Poiché il gioco era una vera e propria liturgia, e chi giocava lì aveva anche una certa competenza in tale argomento, tutti infatti si era anche chierichetti, di andare a casa non se ne parlava nemmeno e allora si svolgevano dei “riti speciali” per poter riprendere al più presto la nostra “ludica celebrazione”. Come ogni liturgia, anche questa aveva ben chiara la gerarchia dei compiti e delle mansioni. Sull’altare infatti non tutti potevano portare la croce astile, i candelieri o l’incenso, ma qualcuno doveva accontentarsi di portare solo il “libro”, i piattini alla comunione o, peggio ancora, di rimanere “in panchina”; così anche nel campetto parrocchiale i più esperti dirigevano le operazioni: occorreva scavare con mezzi di fortuna un piccolo canaletto che permettesse all’acqua di defluire verso un lato. Poi ci si metteva tutti in fila uno dietro all’altro con le gambe leggermente divaricate sopra il canaletto e con tutto ciò che si poteva utilizzare, coordinando i movimenti, si cercava di far scorrere via l’acqua.
Una volta terminata l’operazione, si riprendeva il gioco perché the show must go on, sempre! Il problema più grave era quello di quali scuse inventarsi presentandosi a casa tutti inzaccherati. Ma questo era un problema del dopo.

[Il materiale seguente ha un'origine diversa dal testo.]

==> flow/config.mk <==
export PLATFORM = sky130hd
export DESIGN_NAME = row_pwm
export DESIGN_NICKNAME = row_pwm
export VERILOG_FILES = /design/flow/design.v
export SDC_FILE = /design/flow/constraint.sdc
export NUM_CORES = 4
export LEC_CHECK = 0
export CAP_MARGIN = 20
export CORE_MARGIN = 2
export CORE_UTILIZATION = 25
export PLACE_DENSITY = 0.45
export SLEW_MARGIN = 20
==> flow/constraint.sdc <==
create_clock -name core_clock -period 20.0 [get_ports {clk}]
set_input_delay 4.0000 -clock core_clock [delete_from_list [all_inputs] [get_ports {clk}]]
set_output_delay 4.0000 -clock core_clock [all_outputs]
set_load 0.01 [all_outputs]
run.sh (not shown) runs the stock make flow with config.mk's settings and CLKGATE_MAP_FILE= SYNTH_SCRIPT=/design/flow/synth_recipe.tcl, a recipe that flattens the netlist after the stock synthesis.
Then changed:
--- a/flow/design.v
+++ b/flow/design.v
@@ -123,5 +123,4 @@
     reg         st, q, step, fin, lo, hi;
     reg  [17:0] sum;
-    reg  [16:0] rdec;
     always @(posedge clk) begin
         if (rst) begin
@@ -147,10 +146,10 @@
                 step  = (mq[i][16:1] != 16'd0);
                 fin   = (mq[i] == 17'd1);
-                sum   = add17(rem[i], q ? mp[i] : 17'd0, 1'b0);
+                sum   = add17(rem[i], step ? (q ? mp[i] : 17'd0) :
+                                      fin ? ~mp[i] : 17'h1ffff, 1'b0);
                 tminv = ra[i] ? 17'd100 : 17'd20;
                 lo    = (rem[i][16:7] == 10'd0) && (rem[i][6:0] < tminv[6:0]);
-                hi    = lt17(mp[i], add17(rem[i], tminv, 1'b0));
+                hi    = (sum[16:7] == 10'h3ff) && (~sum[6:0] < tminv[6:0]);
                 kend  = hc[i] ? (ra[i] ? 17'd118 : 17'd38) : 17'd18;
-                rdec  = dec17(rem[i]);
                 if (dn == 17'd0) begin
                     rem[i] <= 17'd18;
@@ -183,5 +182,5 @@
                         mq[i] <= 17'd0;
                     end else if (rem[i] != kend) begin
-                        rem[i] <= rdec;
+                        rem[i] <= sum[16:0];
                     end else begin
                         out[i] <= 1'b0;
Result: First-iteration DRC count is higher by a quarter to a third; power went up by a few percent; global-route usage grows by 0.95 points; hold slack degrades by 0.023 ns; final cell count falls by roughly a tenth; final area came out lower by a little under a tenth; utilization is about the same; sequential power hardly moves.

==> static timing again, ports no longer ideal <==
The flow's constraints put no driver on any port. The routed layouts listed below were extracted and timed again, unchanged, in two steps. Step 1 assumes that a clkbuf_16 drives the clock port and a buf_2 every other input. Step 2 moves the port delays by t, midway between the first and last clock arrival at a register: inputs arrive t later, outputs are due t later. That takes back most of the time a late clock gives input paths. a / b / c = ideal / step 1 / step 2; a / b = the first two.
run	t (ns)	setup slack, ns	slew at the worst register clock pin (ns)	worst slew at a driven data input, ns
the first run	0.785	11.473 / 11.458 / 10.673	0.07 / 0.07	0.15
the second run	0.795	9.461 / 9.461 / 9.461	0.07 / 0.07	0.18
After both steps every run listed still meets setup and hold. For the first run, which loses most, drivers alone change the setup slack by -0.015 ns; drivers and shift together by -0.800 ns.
Context: an optimization exercise on an open-source flow, tuned for small area and a short achievable clock period. The choices shown serve that exercise and are no tape-out recipe. RTL that was checked went through simulation tests only; none was proved equivalent to the original. For run 3, only the layout was checked, not whether the RTL still works.

## flow/design.v (module list and top-level ports; edited modules follow where they fit)
// module easel_alu: 134 lines
// module easel_clz32: 35 lines
// module easel_xu: 261 lines
// module easel_mul_tree: 1919 lines
module easel_xu (
    input  wire        clk,
    input  wire        rst,         
    input  wire        issue,
    input  wire [31:0] instr,
    input  wire [31:0] opa,         
    input  wire [31:0] opb,         
    input  wire        sat_clr,     
    output reg         w1_valid,
    output reg  [4:0]  w1_rd,
    output reg  [31:0] w1_data,
    output reg         w3_valid,
    output reg  [4:0]  w3_rd,
    output reg  [31:0] w3_data,
    output reg         ill,
    output reg         sat
);
  // ...
==> flow/run.sh <==
#!/bin/bash
# synth_recipe.tcl (not shown) runs the flow's synth.tcl, then flattens the netlist and writes it again
# the make line also repeats each setting of config.mk as NAME=value (left out here)
make -C /OpenROAD-flow-scripts/flow DESIGN_CONFIG=/design/flow/config.mk WORK_HOME=/design/flow/orfs CLKGATE_MAP_FILE= SYNTH_SCRIPT=/design/flow/synth_recipe.tcl finish
==> flow/config.mk <==
export PLATFORM = sky130hd
export DESIGN_NAME = easel_xu
export DESIGN_NICKNAME = easel_xu
export VERILOG_FILES = /design/flow/design.v
export SDC_FILE = /design/flow/constraint.sdc
export NUM_CORES = 4
export LEC_CHECK = 0
export ABC_CLOCK_PERIOD_IN_PS = 5000
export CAP_MARGIN = 20
export CORE_MARGIN = 2
export CORE_UTILIZATION = 40
export SETUP_SLACK_MARGIN = 5
export SLEW_MARGIN = 20
==> flow/constraint.sdc <==
create_clock -name core_clock -period 10.5 [get_ports {clk}]
set_input_delay 2.1000 -clock core_clock [delete_from_list [all_inputs] [get_ports {clk}]]
set_output_delay 2.1000 -clock core_clock [all_outputs]
set_load 0.01 [all_outputs]
==> results.cfg, run 1 <==
[detailed_routing]
dr.pass1.iters = 11
drt_iter0_drc = 10700
wl_per_cell_um = 40.0
drtAntennaViolNets = 0
route.detailed.drc = 0
dr_wl_met3_um = 52700

[placed_design]
hpwl_um = 306000
gp_congestion = 1.06

[timing]
rsz0062_at_grt = true
post-route-min-period_ps = 6700
maxSlewHeadroom_pct = 12.9
drv_slew = 0

[worst_setup_path]
reg2regPathDepth = 29
cp.depth = 13
crit_type = in2reg

[clock_network]
cts_root_buf = clkbuf_16
postCtsSetupRepairBufs = 328

[layout]
stdcell_area_um2 = 91500
nFlopsAndLatches = 566
insertedDiodeCount = 9

[hold_path]
worstHoldEndpoint = s2_kind[0]
worstHoldPathCells = 0

[synthesis]
postSynthCellCount = 8589
synth_nets = 9562
yosys-top-cells-count = nor2_1, a22oi_1, clkbuf_1
synth.area.top_cells = dfxtp_1, fa_1, a22oi_1, xor2_1, ha_1
yosys.area_share.simple_pct = 13.5
synthAdderAreaFrac_pct = 21.1
ys.flop_type = dfxtp_1
yosys_warnings = 2

[global_routing]
grtUsageTotal_pct = 48.3
grt_pass1_vias = 75100
grt_max_degree = 94
met2_usage_pct = 72.7

[floorplanning]
dieArea_um2 = 181000
die_y_um = 426

[status]
outcome = finished clean
==> module easel_alu, before the edit <==
module easel_alu (
    input  wire [31:0] instr,
    input  wire [31:0] opa,       
    input  wire [31:0] opb,       
    output wire        legal,     
    output wire [31:0] result,
    output wire        sat        
);
    wire [5:0]  op   = instr[31:26];
    wire [4:0]  f_k  = instr[15:11];    
    wire [10:0] fn   = instr[10:0];
    wire [15:0] imm  = instr[15:0];
    wire g0   = (op == 6'h00);
    wire fhi0 = (fn[10:5] == 6'd0);
    wire f_add  = g0 & fhi0 & (fn[4:0] == 5'h00);
    wire f_adds = g0 & fhi0 & (fn[4:0] == 5'h01);
    wire f_sub  = g0 & fhi0 & (fn[4:0] == 5'h02);
    wire f_subs = g0 & fhi0 & (fn[4:0] == 5'h03);
    wire f_and  = g0 & fhi0 & (fn[4:0] == 5'h04);
    wire f_or   = g0 & fhi0 & (fn[4:0] == 5'h05);
    wire f_xor  = g0 & fhi0 & (fn[4:0] == 5'h06);
    wire f_sll  = g0 & fhi0 & (fn[4:0] == 5'h08);
    wire f_srl  = g0 & fhi0 & (fn[4:0] == 5'h09);
    wire f_sra  = g0 & fhi0 & (fn[4:0] == 5'h0A);
    wire f_slli = g0 & fhi0 & (fn[4:0] == 5'h0C);
    wire f_srli = g0 & fhi0 & (fn[4:0] == 5'h0D);
    wire f_srai = g0 & fhi0 & (fn[4:0] == 5'h0E);
    wire f_slt  = g0 & fhi0 & (fn[4:0] == 5'h10);
    wire f_sltu = g0 & fhi0 & (fn[4:0] == 5'h11);
    wire f_min  = g0 & fhi0 & (fn[4:0] == 5'h12);
    wire f_minu = g0 & fhi0 & (fn[4:0] == 5'h13);
    wire f_max  = g0 & fhi0 & (fn[4:0] == 5'h14);
    wire f_maxu = g0 & fhi0 & (fn[4:0] == 5'h15);
    wire f_abs  = g0 & fhi0 & (fn[4:0] == 5'h18) & (f_k == 5'd0);
    wire f_clz  = g0 & fhi0 & (fn[4:0] == 5'h19) & (f_k == 5'd0);
    wire f_sat  = g0 & fhi0 & (fn[4:0] == 5'h1C);
    wire f_satu = g0 & fhi0 & (fn[4:0] == 5'h1D);
    wire i_addi = (op == 6'h01);
    wire i_andi = (op == 6'h02);
    wire i_ori  = (op == 6'h03);
    wire i_xori = (op == 6'h04);
    wire i_lui  = (op == 6'h05) & (instr[20:16] == 5'd0);
    assign legal = f_add | f_adds | f_sub | f_subs | f_and | f_or | f_xor |
                   f_sll | f_srl | f_sra | f_slli | f_srli | f_srai |
                   f_slt | f_sltu | f_min | f_minu | f_max | f_maxu |
                   f_abs | f_clz | f_sat | f_satu |
                   i_addi | i_andi | i_ori | i_xori | i_lui;
    wire is_imm  = ~g0;
    wire cmp_grp = fn[4];
    wire do_sub  = g0 & (fn[4] | fn[1]);
    wire sgn     = ~(cmp_grp & fn[0]);           
    wire [31:0] bsrc = is_imm ? {{16{imm[15]}}, imm} : opb;
    wire [32:0] aa = {sgn & opa[31], opa};
    wire [32:0] bb = {sgn & bsrc[31], bsrc} ^ {33{do_sub}};
    wire [32:0] sum = aa + bb + {32'd0, do_sub};
    wire ovf = sum[32] ^ sum[31];
    wire lt  = sum[32];                          
    wire [31:0] sat_add = ovf ? (sum[32] ? 32'h8000_0000 : 32'h7FFF_FFFF) : sum[31:0];
    wire [31:0] lb = is_imm ? {16'd0, imm} : opb;
    wire [31:0] r_and = opa & lb;
    wire [31:0] r_or  = opa | lb;
    wire [31:0] r_xor = opa ^ lb;
    wire       sh_imm  = fn[2];
    wire [4:0] shamt   = sh_imm ? f_k : opb[4:0];
    wire       sh_left = (fn[1:0] == 2'b00);
    wire       sh_fill = (fn[1:0] == 2'b10) & opa[31];
    wire [31:0] opa_rev;
    genvar gi;
    generate
        for (gi = 0; gi < 32; gi = gi + 1) begin : g_rev
            assign opa_rev[gi] = opa[31 - gi];
        end
    endgenerate
    wire [31:0] sh_in = sh_left ? opa_rev : opa;
    wire [63:0] sh_ext = {{32{sh_fill}}, sh_in};
    wire [63:0] sh_full = sh_ext >> shamt;
    wire [31:0] sh_r = sh_full[31:0];
    wire [31:0] sh_l;
    generate
        for (gi = 0; gi < 32; gi = gi + 1) begin : g_rev2
            assign sh_l[gi] = sh_r[31 - gi];
        end
    endgenerate
    reg [31:0] below;
    integer i;
    always @(*) begin
        below[0] = 1'b0;
        for (i = 1; i < 32; i = i + 1)
            below[i] = below[i-1] | opa[i-1];
    end
    wire abs_min = opa[31] & ~(|opa[30:0]);
    wire [31:0] r_abs = abs_min ? 32'h7FFF_FFFF : (opa ^ ({32{opa[31]}} & below));
    wire [5:0] clz;
    easel_clz32 u_clz (.x(opa), .n(clz));
    wire [31:0] m_le;
    generate
        for (gi = 0; gi < 32; gi = gi + 1) begin : g_mask
            assign m_le[gi] = (gi <= f_k);
        end
    endgenerate
    wire [31:0] m_lt = {1'b0, m_le[31:1]};
    wire [30:0] eqs  = ~(opa[30:0] ^ {31{opa[31]}});
    wire s_fits  = &(eqs | m_lt[30:0]);
    wire [31:0] r_sat = s_fits ? opa : (m_lt ^ {32{opa[31]}});
    wire u_big   = |(opa & ~m_le);
    wire [31:0] r_satu = opa[31] ? 32'd0 : (u_big ? m_le : opa);
    wire sel_add  = f_add | f_sub | i_addi;
    wire sel_sadd = f_adds | f_subs;
    wire sel_and  = f_and | i_andi;
    wire sel_or   = f_or | i_ori;
    wire sel_xor  = f_xor | i_xori;
    wire sel_shr  = f_srl | f_sra | f_srli | f_srai;
    wire sel_shl  = f_sll | f_slli;
    wire sel_lt   = f_slt | f_sltu;
    wire sel_a    = ((f_min | f_minu) & lt) | ((f_max | f_maxu) & ~lt);
    wire sel_b    = ((f_min | f_minu) & ~lt) | ((f_max | f_maxu) & lt);
    assign result = ({32{sel_add}}  & sum[31:0]) |
                    ({32{sel_sadd}} & sat_add) |
                    ({32{sel_and}}  & r_and) |
                    ({32{sel_or}}   & r_or) |
                    ({32{sel_xor}}  & r_xor) |
                    ({32{sel_shr}}  & sh_r) |
                    ({32{sel_shl}}  & sh_l) |
                    ({32{sel_lt}}   & {31'd0, lt}) |
                    ({32{sel_a}}    & opa) |
                    ({32{sel_b}}    & opb) |
                    ({32{f_abs}}    & r_abs) |
                    ({32{f_clz}}    & {26'd0, clz}) |
                    ({32{f_sat}}    & r_sat) |
                    ({32{f_satu}}   & r_satu) |
                    ({32{i_lui}}    & {imm, 16'd0});
    assign sat = (sel_sadd & ovf) | (f_abs & abs_min) | (f_sat & ~s_fits) |
                 (f_satu & (opa[31] | u_big));
endmodule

Adesso non possiamo agire in questo modo. Qualcuno che si prende cura di organizzare l’emergenza c’è, ma è chiaro che il “campo” non tornerà come prima per un bel po’, o forse mai. Ecco la questione da risolvere dopo l’emergenza che speriamo duri il meno possibile, ma senza aspettare troppo, perché è importante pensare a ripartire: come riorganizzare il nostro rapporto con il tempo, con l’ambiente, con le cose, con il lavoro, con le persone (compresi i figli), finanche con Dio… Dovremo ripensare meglio i nostri stili di vita. E non è un gioco da ragazzi.